Crazed Mind
Good old religion vs faith
Growing up as a Christian in a Nigerian family. We were taught faith. Not the one that comes with a deep-seated understanding, but one passed down like a family heirloom. Dumped in your hands with stories and a set of practices that you are meant to follow.
It gets to a point when, finally, we have to confront the premise of our faith truly, and we are plagued with questions.
This questioning has often led people to doubt the existence of God or any other spiritual being.
One of such questions for me was, why do we need to attribute every event to God, and where is the place of coincidence in this world?
In my upbringing, everything was God’s will. A death in the family? God’s will. A rejected visa? God’s will. A successful application or safe delivery of a child? Still, God’s will. Some argue that angels are responsible for certain happenings, as in the Old Testament. Others say God is aware but chooses not to intervene.
Then I read Jackie Hill Perry’s Gay Girl, Good God, where she writes about the unshakable goodness of God and that nothing bad can ever come from Him. And I ask myself, why do we still say that even the bad things are His will?
When Christians are asked why they come to this conclusion, they would simply answer by saying, “He is omnipresent.”
But this response only brushes the surface of what that question really represents. It leaves me thinking that many do not question their religious practices because they fear what they might find out, choosing sweet oblivion over raw truth.
Yet truth, I’ve learned, strengthens belief. As Romans 10:17 says:
Faith comes by hearing, and hearing by the word of God.
Still, a question remains: What is the point of faith if we need truth? But the presence of faith does not negate knowledge; rather, it is a complete confidence in God’s words.
I find myself caught in this whirlpool of thoughts, desperate to know God beyond family practices, worship songs, or borrowed testimonies. I want to know His goodness, grace, and mercy at my core.
Whenever I'm confronted with questions like this one, it leaves me exhausted.
During one of my exhaustion periods, when prayers felt like echoes and answers seemed far away, one thing steadied me: a line I encountered in a philosophy class, from the medieval thinker Anselm of Canterbury. He framed faith not as blind acceptance, but as a journey he called fides quaerens intellectum, faith seeking understanding. He said,
I do not seek to understand in order that I may believe, but rather I believe in order that I may understand.

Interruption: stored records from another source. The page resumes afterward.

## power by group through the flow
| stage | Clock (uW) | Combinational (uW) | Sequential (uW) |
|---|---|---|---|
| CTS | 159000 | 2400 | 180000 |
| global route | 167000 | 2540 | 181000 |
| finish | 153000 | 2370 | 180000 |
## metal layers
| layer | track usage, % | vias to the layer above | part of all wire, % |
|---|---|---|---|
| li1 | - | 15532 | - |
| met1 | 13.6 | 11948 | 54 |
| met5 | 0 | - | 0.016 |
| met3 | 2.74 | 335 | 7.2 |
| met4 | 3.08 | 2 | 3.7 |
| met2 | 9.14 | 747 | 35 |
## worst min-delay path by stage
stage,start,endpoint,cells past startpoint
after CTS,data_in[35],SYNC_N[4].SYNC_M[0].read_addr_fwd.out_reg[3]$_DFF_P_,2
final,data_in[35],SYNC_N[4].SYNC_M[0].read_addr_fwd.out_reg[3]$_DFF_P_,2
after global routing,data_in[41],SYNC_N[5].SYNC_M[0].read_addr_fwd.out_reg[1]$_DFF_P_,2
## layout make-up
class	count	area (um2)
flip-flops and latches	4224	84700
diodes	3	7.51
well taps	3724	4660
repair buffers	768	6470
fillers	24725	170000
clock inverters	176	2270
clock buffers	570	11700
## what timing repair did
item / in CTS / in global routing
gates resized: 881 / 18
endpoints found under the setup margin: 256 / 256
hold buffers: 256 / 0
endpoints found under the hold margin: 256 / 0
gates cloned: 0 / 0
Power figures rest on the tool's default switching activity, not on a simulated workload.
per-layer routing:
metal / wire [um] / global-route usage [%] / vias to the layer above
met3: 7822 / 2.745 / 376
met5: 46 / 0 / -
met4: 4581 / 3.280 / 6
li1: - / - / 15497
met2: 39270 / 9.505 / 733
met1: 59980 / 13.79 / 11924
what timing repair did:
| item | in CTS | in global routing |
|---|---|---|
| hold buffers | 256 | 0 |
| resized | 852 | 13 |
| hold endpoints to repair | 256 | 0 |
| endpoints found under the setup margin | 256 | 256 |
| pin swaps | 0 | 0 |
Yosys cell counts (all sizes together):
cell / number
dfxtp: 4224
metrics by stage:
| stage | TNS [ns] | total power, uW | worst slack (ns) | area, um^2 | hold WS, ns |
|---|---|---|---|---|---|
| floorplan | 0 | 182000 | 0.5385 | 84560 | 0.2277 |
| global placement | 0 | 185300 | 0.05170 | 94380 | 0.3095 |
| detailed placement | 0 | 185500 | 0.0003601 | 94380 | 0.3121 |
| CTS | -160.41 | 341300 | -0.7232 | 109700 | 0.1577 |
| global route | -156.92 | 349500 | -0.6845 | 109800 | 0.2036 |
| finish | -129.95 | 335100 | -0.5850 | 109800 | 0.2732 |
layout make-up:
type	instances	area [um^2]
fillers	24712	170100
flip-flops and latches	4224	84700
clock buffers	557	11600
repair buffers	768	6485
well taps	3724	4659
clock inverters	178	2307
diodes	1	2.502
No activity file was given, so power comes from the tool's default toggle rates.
**config.mk**
```make
export PLATFORM = sky130hd
export DESIGN_NAME = splitting_4kb_masker
export DESIGN_NICKNAME = splitting_4kb_masker
export VERILOG_FILES = /design/flow/design.v
export SDC_FILE = /design/flow/constraint.sdc
export NUM_CORES = 4
export LEC_CHECK = 1
export CORE_AREA = 10 10 96 96
export DIE_AREA = 0 0 106 106
```
**constraint.sdc**
```tcl
current_design splitting_4kb_masker

set clk_period 12.4
set clk_io_pct 0.2

create_clock -name clk0 -period $clk_period

set non_clock_inputs [all_inputs -no_clocks]
set_input_delay [expr $clk_period * $clk_io_pct] -clock clk0 $non_clock_inputs
set_output_delay [expr $clk_period * $clk_io_pct] -clock clk0 [all_outputs]
```
**design.v**
```verilog
module splitting_4kb_masker
#(
    parameter ADDR_WIDTH    = 32,
    parameter LEN_WIDTH     = 3,
    parameter SIZE_WIDTH    = 3
)
(
    input   [ADDR_WIDTH-1:0]    ADDR_i,
    input   [LEN_WIDTH-1:0]     LEN_i,
    input   [SIZE_WIDTH-1:0]    SIZE_i,
    input                       mask_sel_i,  
    output  [ADDR_WIDTH-1:0]    ADDR_split_o,
    output  [LEN_WIDTH-1:0]     LEN_split_o,
    output                      crossing_flag
);
    localparam BIT_OFFSET_4KB = 12;  
    localparam TRANS_SIZE_EXT = (BIT_OFFSET_4KB+1) - (LEN_WIDTH+1+2**SIZE_WIDTH-1);
    wire [(LEN_WIDTH+1+2**SIZE_WIDTH-1)-1:0]trans_size;
    wire [BIT_OFFSET_4KB-1:0]               trans_size_ext;
    wire [(LEN_WIDTH+1+2**SIZE_WIDTH-1)-1:0]trans_size_rem;
    wire [BIT_OFFSET_4KB:0]                 addr_end;
    wire [(LEN_WIDTH+1+2**SIZE_WIDTH-1)-1:0]trans_size_sll      [0:2**SIZE_WIDTH-1];
    wire [(LEN_WIDTH+1+2**SIZE_WIDTH-1)-1:0]trans_size_rem_srl  [0:2**SIZE_WIDTH-1];
    wire [(LEN_WIDTH+1+2**SIZE_WIDTH-1)-1:0]LEN_rem_srl;
    wire [LEN_WIDTH:0]                      LEN_incr;                        
    wire [LEN_WIDTH-1:0]                    LEN_msk_1;                        
    wire [LEN_WIDTH-1:0]                    LEN_msk_2;    
    wire [ADDR_WIDTH-1:0]                   ADDR_msk_1;                        
    wire [ADDR_WIDTH-1:0]                   ADDR_msk_2;                        
    assign LEN_incr = LEN_i + 1'b1;
    genvar shamt;
    generate
        for(shamt = 0; shamt < 2**SIZE_WIDTH; shamt = shamt + 1) begin : SHIFTER
            assign trans_size_sll[shamt] = LEN_incr << shamt;
            assign trans_size_rem_srl[shamt] = trans_size_rem >> shamt;
        end
    endgenerate
    assign trans_size = trans_size_sll[SIZE_i];
    generate
        if(TRANS_SIZE_EXT <= 0) begin
            assign trans_size_ext = trans_size;
        end
        else begin
            assign trans_size_ext = {{TRANS_SIZE_EXT{1'b0}}, trans_size};
        end
    endgenerate
    assign addr_end = {1'b0, ADDR_i[BIT_OFFSET_4KB-1:0]} + trans_size_ext;
    assign crossing_flag = (addr_end[BIT_OFFSET_4KB] == 1'b1) & (|addr_end[BIT_OFFSET_4KB-1:0]);  
    assign trans_size_rem = addr_end[BIT_OFFSET_4KB-1:0];
    assign LEN_rem_srl = trans_size_rem_srl[SIZE_i];
    assign LEN_msk_2 = LEN_rem_srl;
    assign LEN_msk_1 = LEN_incr - LEN_msk_2;
    assign LEN_split_o = (crossing_flag) ? ((mask_sel_i) ? LEN_msk_2 : LEN_msk_1) - 1'b1 : LEN_i;
    assign ADDR_msk_1 = ADDR_i;
    assign ADDR_msk_2 = {ADDR_i[ADDR_WIDTH-1:BIT_OFFSET_4KB-1] + 1'b1, {(BIT_OFFSET_4KB-1){1'b0}}};
    assign ADDR_split_o = (mask_sel_i) ? ADDR_msk_2 : ADDR_msk_1;
endmodule
```
**run.sh**
```bash
#!/bin/bash
# OpenROAD 26Q1-2900-gdf79404cd8, Yosys 0.63+post, stock flow scripts
make -C /OpenROAD-flow-scripts/flow DESIGN_CONFIG=/design/flow/config.mk WORK_HOME=/design/flow/orfs finish
```
==> results.ini <==
[power]
cellPowerDensity_nw_per_um2=41.7
p_comb_share_pct=100.0
switching_share_pct=46.8
ir_worst_vdd_mv=0.0132
pwr-share-clk_pct=0
p_seq_share_pct=0
intPower_mw=0.0555
power_leakage_nw=0.971
p_switching_mw=0.0488

[die]
die_h_um=106
fp_util_pct=23.3
fp-row-count=31
ios=75
core_area_um2=7210
chipArea_um2=11200
die_w_um=106

[place]
hpwl_mm=4.89
finalWeightedCongestion=0.894
port_buffers=75
dp_slack_ps=1800

[global_route]
antenna_found_initial=0
grt_use_total_pct=9.87
grt_pass1_vias=1938
grt_max_degree=22
grt_pass1_wl_mm=9.57
grt-ovfl-total=0

[synth]
simple_gate_share_pct=30.6
top_cell=nor2_1
mux_share_pct=8.11
logic_family=simple AND/OR/NAND/NOR gates
synth_area_um2=1680
xor_share_pct=14.6
seq_area_frac_synth_pct=0
ys_cells=245
avgSynthCellArea_um2=6.86
yosys_area_um2=1680
synthCells=245
synth-adder-area-share_pct=14.3
synth-warning-count=1
top_area_share_pct=11.9
synthAoiAreaFrac_pct=24.3
top_cells_by_count=24 x nor2_1, 21 x nand2_1, 19 x xnor2_1
synth_cell_types=58
yosys.area.top_type=ha_1
ys_top_cells_by_area=ha_1 12%, xnor2_1 9.9%, nor2_1 5.4%

[sta]
finalMaxSlewViolations=0
report.final.hold_viol_count=0
fin_crit_sh_pct=85.5
timing.hold.ws_ps=5900
min_period_ps=10600
totalNegativeSetupSlack_ps=0
setup_viol=0
fin_ws_ps=1800
worst_slew_pin_slew_ps=609
rsz0062_at_grt=no
relSlewSlack_pct=59.3
max_freq_mhz=94.4

[final_layout]
area_delta_synth_final_pct=48.6
nClkBuffers=0
drive_above_1_share_pct=4.21
ff_count=0
utilization_pct=34.6
regArea_um2=0

[status]
status=completed

[setup_path]
cp_data_required_time_ps=9920
critPathMaxStageDelay_ps=520
worstPathCellList=clkdlybuf4s50_1 > ha_1 > xor2_1 > o21ai_0 > nor2_1 > a31oi_1 > nor2_1 > ha_1 > a211oi_1 > o21ai_0 > a21oi_1 > xnor2_1 > mux2_2 > mux2i_1 > a221o_1 > fa_1 > inv_1 > mux2_2 > ha_1 > xnor2_1 > xnor2_1 > mux2_4 > clkdlybuf4s50_1
slowest_stage=clkdlybuf4s50_1
cp-start-kind=input port
end_kind=output pin
critPathKind=in2out
worstPathArrival_ps=8120
crit_path_max_fanout=7

[detailed_routing]
num_vias=1947
drc=0
diodes=0
firstDrtPassIters=4
wire_per_inst_um=13.8
vias_per_cell=4.77
postRouteAntennaNets=0
wl_mm=5.64
drtIter0Drc=103

[clocking]
hold_buffers=0
cts_resized=0
post_cts_buffers=0

[worst_hold_path]
min_to=ADDR_split_o[31]
hold_start=ADDR_i[31]
hp-class=in2out
hold_path_depth=3

[flow_run]
log.warning_count=33
drv_cap=0

-- cell type report --
cell class	count	area, µm²
inverters	19	71.3
multi-input cells	214	1550
fillers	757	4720
repair buffers	76	758
well taps	99	124
-- critical path, delay by kind of cell --
family / cells / cell delay (ps)
compound gates: 6 / 1770
fa+ha+maj: 4 / 1230
buf+inv: 3 / 970
mux: 4 / 830
xor+xnor: 4 / 660
simple gates: 2 / 160
-- routing by layer --
layer | part of all wire (%) | GRT usage, %
met3 | 11 | 3.49
met5 | 0 | 0
met1 | 46 | 12.9
met2 | 42 | 15.8
met4 | 0.99 | 1.16
-- stage by stage --
stage	area [µm²]	instances	total power, mW
CTS	2500	408	0.105
floorplan	1680	245	0.0641
finish	2500	408	0.104
global placement	2500	408	0.105
global route	2500	408	0.118
detailed placement	2500	408	0.105
-- power by group through the flow --
stage	Clock [mW]	Combinational, mW	Sequential [mW]
6_report	0	0.104	0
5_1_grt	0	0.118	0
4_1_cts	0	0.105	0
-- how the worst max path moves through the flow --
stage | startpoint | endpoint | slack (ps) | cells past startpoint
after global routing | LEN_i[0] | LEN_split_o[2] | 1350 | 23
final | LEN_i[0] | LEN_split_o[2] | 1800 | 23
after CTS | LEN_i[0] | LEN_split_o[2] | 1800 | 23
-- logic make-up after synthesis --
logic type / Yosys count
and+or+nand+nor: 100
buffers and inverters: 31
xor gates and xnor gates: 28
muxes: 11
AOI/OAI and AO/OA: 57
adders and majority gates: 18
-- cell usage in the layout, fill, tap and decap left out, types with 2 or more instances in the layout --
cell | Yosys | layout
xor2_1 | 9 | 9
inv_1 | 17 | 17
a31oi_1 | 3 | 3
a211o_1 | 2 | 2
nor3_1 | 4 | 4
mux2_4 | 2 | 2
and2_1 | 2 | 2
mux2i_1 | 5 | 5
a211oi_1 | 4 | 4
or3_1 | 3 | 3
nor2b_1 | 13 | 13
clkdlybuf4s50_1 | 0 | 75
and4_1 | 2 | 2
nand2_1 | 21 | 21
ha_1 | 16 | 16
nand2b_1 | 2 | 2
inv_2 | 2 | 2
and3_1 | 3 | 3
o21ai_0 | 16 | 16
nor4_1 | 2 | 2
nand4_1 | 7 | 7
xnor2_1 | 19 | 19
o211ai_1 | 2 | 2
o21a_1 | 2 | 2
mux2_2 | 3 | 3
nand3_1 | 11 | 11
a21oi_1 | 9 | 9
nor2_1 | 24 | 24
fa_1 | 2 | 2
o31a_1 | 2 | 2
Power and IR drop assume default switching activity.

In other words, belief is not the reward for understanding but the starting point of it. It also taught me that questions are not enemies of faith but companions on the way to deeper knowledge of God. Jackie Hill Perry echoes the same when she writes,
Every single thing He has ever or will ever say is true. The simplicity of faith is this: taking God’s Word for it. And I might not have felt like it, but I had no choice but to believe Him.
So yes, my lips will confess His goodness and His mercies. I will sing of them with all my heart. Why? Because I believe. As simple, and as difficult, as that.
Side note: I didn't write this because I have all the answers. Writing, for me, can be an elaborate way of asking the world a question.


Thank you for sharing your thoughts, Orie.
I, too, grew up in a Christian home, and I couldn't be more grateful to my parents. Like you, I have also been puzzled with questions; some I have answers to, and others I believe I will understand by and by.
It's so good to know that I'm not alone on my quest for answers Marv. I'm so grateful for my parents too.
I wanted to ask you, would you take the same approach your parents took with your children, or is there something you'll do differently?